A question that every board asked their treasurer in the dark days of 2008/2009 was, “What’s our risk exposure?” – particularly to banks that were, or were considered to be, under threat. While many treasurers were already managing their counterparty risk, and could therefore answer this with confidence, for others, it was a trigger to review the way they assessed their risk, set exposure limits and monitored these limits. While some of the immediate threat of bank collapse may have subsided, this is still a vital area on which treasurers need to focus given the speed with which markets can change.
Have you changed the way you set credit limits?
Many treasurers have changed the way they set and manage credit limits in recent years.

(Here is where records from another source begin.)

--- src/rtl/fal6567_phase_gen_if.sv ---
// Timing bus between the phase generator and its consumers (VIC core, bus sequencer).
// The generator drives the enables and status; the consumer drives the mode requests.
interface fal6567_phase_gen_if #(
    parameter int NPH = 3
);
    logic           turbo;
    logic           dcrate;
    logic [NPH-1:0] ph_ce;
    logic           cyc_start;
    logic           cyc_end;
    logic           dot_ce;
    logic           turbo_act;
    logic           dcrate_act;
    logic           locked;

    modport master (
        input  turbo, dcrate,
        output ph_ce, cyc_start, cyc_end, dot_ce, turbo_act, dcrate_act, locked
    );

    modport slave (
        output turbo, dcrate,
        input  ph_ce, cyc_start, cyc_end, dot_ce, turbo_act, dcrate_act, locked
    );
endinterface
==> config.mk <==
export PLATFORM = sky130hd
export DESIGN_NAME = mcs4_bus_timer
export DESIGN_NICKNAME = d
export VERILOG_FILES = /design/src/rtl/mcs4_bus_timer.sv
export SDC_FILE = /design/constraint.sdc
export NUM_CORES = 1
export LEC_CHECK = 0
export BUFFER_PORTS_ARGS = -buffer_cell sky130_fd_sc_hd__buf_2
export CAP_MARGIN = 10
export CORE_MARGIN = 10
export CORE_UTILIZATION = 46
export DETAILED_ROUTE_END_ITERATION = 8
export HOLD_SLACK_MARGIN = 0.15
export PLACE_DENSITY = 0.75
export SLEW_MARGIN = 20
export SYNTH_ARGS = -nofsm -noshare
export SYNTH_HDL_FRONTEND = slang
export SYNTH_SLANG_ARGS = --single-unit
export TNS_END_PERCENT = 50
==> constraint.sdc <==
create_clock -name clk -period 2.6 [get_ports clk]
set_input_delay 0.26 -clock clk [delete_from_list [all_inputs] [get_ports clk]]
set_output_delay 0.26 -clock clk [all_outputs]
set_load 0.02 [all_outputs]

In the past, treasurers typically used external credit ratings to set counterparty limits, but these are now more likely to be used alongside a variety of other criteria, such as regional/country risk, capital structure, CDS spreads and other measures. Similarly, treasurers are measuring their exposure more precisely, particularly for FX and interest rate derivatives, applying a series of rules to calculate limit utilization, such as a combination of percentage of principal, tenor, etc.

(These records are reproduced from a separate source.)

**src/rtl/mem_arbiter_if.sv**
```systemverilog
// Shared bus bundle for mem_arbiter: fetch port, load/store port and memory port.
// Signal names are from the arbiter's point of view (i_ = into arbiter, o_ = out of arbiter).
interface mem_arbiter_if #(
  parameter int XLEN = 32
) ();
  logic            i_inst_req;
  logic [XLEN-1:0] i_inst_addr;
  logic            o_inst_ack;
  logic [XLEN-1:0] o_inst_rdata;
  logic            o_inst_err;

  logic            i_data_req;
  logic [XLEN-1:0] i_data_addr;
  logic [XLEN-1:0] i_data_wdata;
  logic [2:0]      i_data_funct3;
  logic            i_data_we;
  logic            o_data_ack;
  logic [XLEN-1:0] o_data_rdata;
  logic            o_data_err;

  logic            o_mem_req;
  logic [XLEN-1:0] o_mem_addr;
  logic [XLEN-1:0] o_mem_wdata;
  logic [2:0]      o_mem_funct3;
  logic            o_mem_we;
  logic            i_mem_ack;
  logic [XLEN-1:0] i_mem_rdata;

  // Arbiter side
  modport slave (
    input  i_inst_req, i_inst_addr,
    output o_inst_ack, o_inst_rdata, o_inst_err,
    input  i_data_req, i_data_addr, i_data_wdata, i_data_funct3, i_data_we,
    output o_data_ack, o_data_rdata, o_data_err,
    output o_mem_req, o_mem_addr, o_mem_wdata, o_mem_funct3, o_mem_we,
    input  i_mem_ack, i_mem_rdata
  );

  // Requesters and memory side
  modport master (
    output i_inst_req, i_inst_addr,
    input  o_inst_ack, o_inst_rdata, o_inst_err,
    output i_data_req, i_data_addr, i_data_wdata, i_data_funct3, i_data_we,
    input  o_data_ack, o_data_rdata, o_data_err,
    input  o_mem_req, o_mem_addr, o_mem_wdata, o_mem_funct3, o_mem_we,
    output i_mem_ack, i_mem_rdata
  );
endinterface

```
**src/rtl/mem_arbiter.sv**
```systemverilog
// Two-requester (fetch / load-store) arbiter onto one memory port, with data-streak
// fairness limit and memory-wait timeout. All outputs are registered.
module mem_arbiter #(
  parameter int XLEN       = 32,
  parameter int MAX_STREAK = 4,
  parameter int TIMEOUT    = 255
) (
  input logic           i_clk,
  input logic           i_rst,
  mem_arbiter_if.slave  bus
);
  // state | meaning
  // IDLE  | arbitrate between pending requests
  // INST  | fetch owns the memory port, waiting for ack/timeout
  // DATA  | load/store owns the memory port, waiting for ack/timeout
  // RESP  | one-cycle completion pulse to the owner
  typedef enum logic [1:0] {IDLE, INST, DATA, RESP} state_t;

  localparam logic [15:0] STREAK_MAX = 16'(MAX_STREAK);
  localparam logic [15:0] WAIT_LAST  = 16'(TIMEOUT - 1);

  state_t          r_state, w_state;
  logic [15:0]     r_streak, w_streak;
  logic [15:0]     r_wait, w_wait;
  logic            r_mem_req, w_mem_req;
  logic [XLEN-1:0] r_mem_addr, w_mem_addr;
  logic [XLEN-1:0] r_mem_wdata, w_mem_wdata;
  logic [2:0]      r_mem_funct3, w_mem_funct3;
  logic            r_mem_we, w_mem_we;
  logic            r_inst_ack, w_inst_ack;
  logic            r_inst_err, w_inst_err;
  logic [XLEN-1:0] r_inst_rdata, w_inst_rdata;
  logic            r_data_ack, w_data_ack;
  logic            r_data_err, w_data_err;
  logic [XLEN-1:0] r_data_rdata, w_data_rdata;
  logic            w_grant_inst, w_grant_data;

  always_comb begin
    w_state      = r_state;
    w_streak     = r_streak;
    w_wait       = r_wait;
    w_mem_req    = r_mem_req;
    w_mem_addr   = r_mem_addr;
    w_mem_wdata  = r_mem_wdata;
    w_mem_funct3 = r_mem_funct3;
    w_mem_we     = r_mem_we;
    w_inst_ack   = 1'b0;
    w_inst_err   = r_inst_err;
    w_inst_rdata = r_inst_rdata;
    w_data_ack   = 1'b0;
    w_data_err   = r_data_err;
    w_data_rdata = r_data_rdata;
    w_grant_inst = 1'b0;
    w_grant_data = 1'b0;
    case (r_state)
      IDLE: begin
        w_grant_data = bus.i_data_req && (!bus.i_inst_req || (r_streak < STREAK_MAX));
        w_grant_inst = bus.i_inst_req && !w_grant_data;
        // Streak only counts data grants that made a fetch wait
        if (!bus.i_inst_req || w_grant_inst)
          w_streak = '0;
        else if (w_grant_data && (r_streak < STREAK_MAX))
          w_streak = r_streak + 16'd1;
        if (w_grant_data) begin
          w_state      = DATA;
          w_wait       = '0;
          w_mem_req    = 1'b1;
          w_mem_addr   = bus.i_data_addr;
          w_mem_wdata  = bus.i_data_wdata;
          w_mem_funct3 = bus.i_data_funct3;
          w_mem_we     = bus.i_data_we;
        end else if (w_grant_inst) begin
          w_state      = INST;
          w_wait       = '0;
          w_mem_req    = 1'b1;
          w_mem_addr   = bus.i_inst_addr;
          w_mem_wdata  = '0;
          w_mem_funct3 = 3'b010;
          w_mem_we     = 1'b0;
        end
      end
      INST, DATA: begin
        if (bus.i_mem_ack) begin
          w_state   = RESP;
          w_mem_req = 1'b0;
          if (r_state == INST) begin
            w_inst_ack   = 1'b1;
            w_inst_err   = 1'b0;
            w_inst_rdata = bus.i_mem_rdata;
          end else begin
            w_data_ack   = 1'b1;
            w_data_err   = 1'b0;
            w_data_rdata = bus.i_mem_rdata;
          end
        end else if (r_wait >= WAIT_LAST) begin
          w_state   = RESP;
          w_mem_req = 1'b0;
          if (r_state == INST) begin
            w_inst_ack   = 1'b1;
            w_inst_err   = 1'b1;
            w_inst_rdata = '0;
          end else begin
            w_data_ack   = 1'b1;
            w_data_err   = 1'b1;
            w_data_rdata = '0;
          end
        end else begin
          w_wait = r_wait + 16'd1;
        end
      end
      RESP:    w_state = IDLE;
      default: w_state = IDLE;
    endcase
  end

  always_ff @(posedge i_clk) begin
    if (i_rst) begin
      r_state      <= IDLE;
      r_streak     <= '0;
      r_wait       <= '0;
      r_mem_req    <= 1'b0;
      r_mem_addr   <= '0;
      r_mem_wdata  <= '0;
      r_mem_funct3 <= '0;
      r_mem_we     <= 1'b0;
      r_inst_ack   <= 1'b0;
      r_inst_err   <= 1'b0;
      r_inst_rdata <= '0;
      r_data_ack   <= 1'b0;
      r_data_err   <= 1'b0;
      r_data_rdata <= '0;
    end else begin
      r_state      <= w_state;
      r_streak     <= w_streak;
      r_wait       <= w_wait;
      r_mem_req    <= w_mem_req;
      r_mem_addr   <= w_mem_addr;
      r_mem_wdata  <= w_mem_wdata;
      r_mem_funct3 <= w_mem_funct3;
      r_mem_we     <= w_mem_we;
      r_inst_ack   <= w_inst_ack;
      r_inst_err   <= w_inst_err;
      r_inst_rdata <= w_inst_rdata;
      r_data_ack   <= w_data_ack;
      r_data_err   <= w_data_err;
      r_data_rdata <= w_data_rdata;
    end
  end

  assign bus.o_mem_req    = r_mem_req;
  assign bus.o_mem_addr   = r_mem_addr;
  assign bus.o_mem_wdata  = r_mem_wdata;
  assign bus.o_mem_funct3 = r_mem_funct3;
  assign bus.o_mem_we     = r_mem_we;
  assign bus.o_inst_ack   = r_inst_ack;
  assign bus.o_inst_err   = r_inst_err;
  assign bus.o_inst_rdata = r_inst_rdata;
  assign bus.o_data_ack   = r_data_ack;
  assign bus.o_data_err   = r_data_err;
  assign bus.o_data_rdata = r_data_rdata;
endmodule

```
**src/flat_wrapper.sv**
```systemverilog
// flat-port wrapper written by rule: the top's interface ports become plain ports
module mem_arbiter_flat 
#(
  parameter int XLEN       = 32,
  parameter int MAX_STREAK = 4,
  parameter int TIMEOUT    = 255
)
  (i_clk, i_rst, bus_i_inst_req, bus_i_inst_addr, bus_o_inst_ack, bus_o_inst_rdata, bus_o_inst_err, bus_i_data_req, bus_i_data_addr, bus_i_data_wdata, bus_i_data_funct3, bus_i_data_we, bus_o_data_ack, bus_o_data_rdata, bus_o_data_err, bus_o_mem_req, bus_o_mem_addr, bus_o_mem_wdata, bus_o_mem_funct3, bus_o_mem_we, bus_i_mem_ack, bus_i_mem_rdata);
  mem_arbiter_if #(.XLEN(XLEN)) bus_i ();
  input logic i_clk;
  input logic i_rst;
  input wire logic [$bits(bus_i.i_inst_req)-1:0] bus_i_inst_req;
  input wire logic [$bits(bus_i.i_inst_addr)-1:0] bus_i_inst_addr;
  output wire logic [$bits(bus_i.o_inst_ack)-1:0] bus_o_inst_ack;
  output wire logic [$bits(bus_i.o_inst_rdata)-1:0] bus_o_inst_rdata;
  output wire logic [$bits(bus_i.o_inst_err)-1:0] bus_o_inst_err;
  input wire logic [$bits(bus_i.i_data_req)-1:0] bus_i_data_req;
  input wire logic [$bits(bus_i.i_data_addr)-1:0] bus_i_data_addr;
  input wire logic [$bits(bus_i.i_data_wdata)-1:0] bus_i_data_wdata;
  input wire logic [$bits(bus_i.i_data_funct3)-1:0] bus_i_data_funct3;
  input wire logic [$bits(bus_i.i_data_we)-1:0] bus_i_data_we;
  output wire logic [$bits(bus_i.o_data_ack)-1:0] bus_o_data_ack;
  output wire logic [$bits(bus_i.o_data_rdata)-1:0] bus_o_data_rdata;
  output wire logic [$bits(bus_i.o_data_err)-1:0] bus_o_data_err;
  output wire logic [$bits(bus_i.o_mem_req)-1:0] bus_o_mem_req;
  output wire logic [$bits(bus_i.o_mem_addr)-1:0] bus_o_mem_addr;
  output wire logic [$bits(bus_i.o_mem_wdata)-1:0] bus_o_mem_wdata;
  output wire logic [$bits(bus_i.o_mem_funct3)-1:0] bus_o_mem_funct3;
  output wire logic [$bits(bus_i.o_mem_we)-1:0] bus_o_mem_we;
  input wire logic [$bits(bus_i.i_mem_ack)-1:0] bus_i_mem_ack;
  input wire logic [$bits(bus_i.i_mem_rdata)-1:0] bus_i_mem_rdata;
  assign bus_i.i_inst_req = bus_i_inst_req;
  assign bus_i.i_inst_addr = bus_i_inst_addr;
  assign bus_o_inst_ack = bus_i.o_inst_ack;
  assign bus_o_inst_rdata = bus_i.o_inst_rdata;
  assign bus_o_inst_err = bus_i.o_inst_err;
  assign bus_i.i_data_req = bus_i_data_req;
  assign bus_i.i_data_addr = bus_i_data_addr;
  assign bus_i.i_data_wdata = bus_i_data_wdata;
  assign bus_i.i_data_funct3 = bus_i_data_funct3;
  assign bus_i.i_data_we = bus_i_data_we;
  assign bus_o_data_ack = bus_i.o_data_ack;
  assign bus_o_data_rdata = bus_i.o_data_rdata;
  assign bus_o_data_err = bus_i.o_data_err;
  assign bus_o_mem_req = bus_i.o_mem_req;
  assign bus_o_mem_addr = bus_i.o_mem_addr;
  assign bus_o_mem_wdata = bus_i.o_mem_wdata;
  assign bus_o_mem_funct3 = bus_i.o_mem_funct3;
  assign bus_o_mem_we = bus_i.o_mem_we;
  assign bus_i.i_mem_ack = bus_i_mem_ack;
  assign bus_i.i_mem_rdata = bus_i_mem_rdata;
  mem_arbiter #(.XLEN(XLEN), .MAX_STREAK(MAX_STREAK), .TIMEOUT(TIMEOUT)) u_core (.i_clk(i_clk), .i_rst(i_rst), .bus(bus_i));
endmodule
```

Is your treasury risk management policy reflected in treasury processes?
While these measures reflect a more robust way of assessing and measuring counterparty risk, they only become valuable when used in practice. According to FIS’ recent treasury risk management market study, nearly half of corporations that monitor limits before dealing use spreadsheets to do so. Without a direct feed from a market data provider, it can be difficult to update limits quickly in line with changing counterparty credit conditions. As a result, companies may inadvertently have a higher exposure to a counterparty than their policy would allow. Conversely, the ability to raise limits can be very useful for companies which struggle to find highly rated counterparties with sufficient limit headroom. Maintaining limits also becomes highly resource intensive.
Another challenge is that given that the calculation of limit utilization can be complex in the case of derivative transactions. In particular, it takes time and leads to the potential for error if this is done in a spreadsheet. If a company has more than one dealer, and/or dealing takes place across more than one location, such as regional treasury centers, dealers cannot monitor limits accurately if working concurrently, and it is impossible to define and monitor global limits.
Not just for appearance’s sake
Another finding from the treasury risk management market study that causes concern is that 25 percent of companies do not actively monitor limits at all before dealing. Setting and monitoring counterparty limits therefore becomes a reporting function rather than a practical tool for managing risk. Limit breaches are reported in retrospective and then need to be remedied, as opposed to being control on dealing activities. Alternatively, limits are set at a (high) arbitrary level to avoid breach during normal daily activities. In both cases, the value of a credit limit policy becomes questionable.
The only way of setting and maintaining limits according to counterparty credit criteria, proactively monitoring limits and preventing or alerting breach is to use specialist treasury and risk management technology. Counterparty risk is managed in accordance with policy, with automated monitoring. Breaches are avoided through real-time limit checking while the resources required to maintain and update limits are significantly reduced. Without this, treasurers could unintentionally be exposing the business to additional risk, as well as utilizing valuable treasury resources.